WHAT YOU NEED TO DO ::
Go through the entries below and tally the lines containing the string "flow"; report only the tally.

DATA RECORDS ::
+--
Source: an optimization exercise on an open RTL-to-GDS flow (aim: small area). Production flows keep margins and buffers that such runs may drop.
Function was checked by simulation only, so behaviour that the tests miss may differ from the original.
No activity file was given, so power comes from the tool's default toggle rates.

==> inputs of 09-02 <==
==> flow/design.v <==
`timescale 1ns/1ns
module frame_deser (
  input  logic         adc_clk,
  input  logic         dcm_reset,
  input  logic [31:0]  adc_in,
  input  logic         adc_sync,
  input  logic         adc_overrange,
  output logic [133:0] frame,
  output logic         frame_valid
);
  localparam int STAGES = 5;
  logic [1:0] slot;
  logic       valid_s1;
  logic       valid_s2;
  always_ff @(posedge adc_clk) begin
    if (dcm_reset) begin
      slot     <= '0;   
      valid_s1 <= 1'b0;
      valid_s2 <= 1'b0;
    end else begin
      slot     <= slot + 1'b1;   
      valid_s1 <= (slot == 2'd3);
      valid_s2 <= valid_s1;
    end
  end
  assign frame_valid = valid_s2;
  logic [31:0] data [STAGES];
  logic        sync [STAGES];
  logic        ovr  [STAGES];
  always_ff @(posedge adc_clk) begin
    data[0] <= adc_in;
    sync[0] <= adc_sync;
    ovr[0]  <= adc_overrange;
    for (int i = 1; i < STAGES; i++) begin
      data[i] <= data[i-1];
      sync[i] <= sync[i-1];
      ovr[i]  <= ovr[i-1];
    end
  end
  always_comb begin
    for (int n = 0; n < 4; n++) begin
      frame[102 + 8*n +: 8] = data[4-n][31:24];
      frame[70  + 8*n +: 8] = data[4-n][23:16];
      frame[38  + 8*n +: 8] = data[4-n][15:8];
      frame[6   + 8*n +: 8] = data[4-n][7:0];
      frame[2 + n]          = sync[4-n];
    end
    frame[0] = ovr[4] | ovr[3];
    frame[1] = ovr[2] | ovr[1];
  end
endmodule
+--
RESPONSE TO THIS EXERCISE ::
2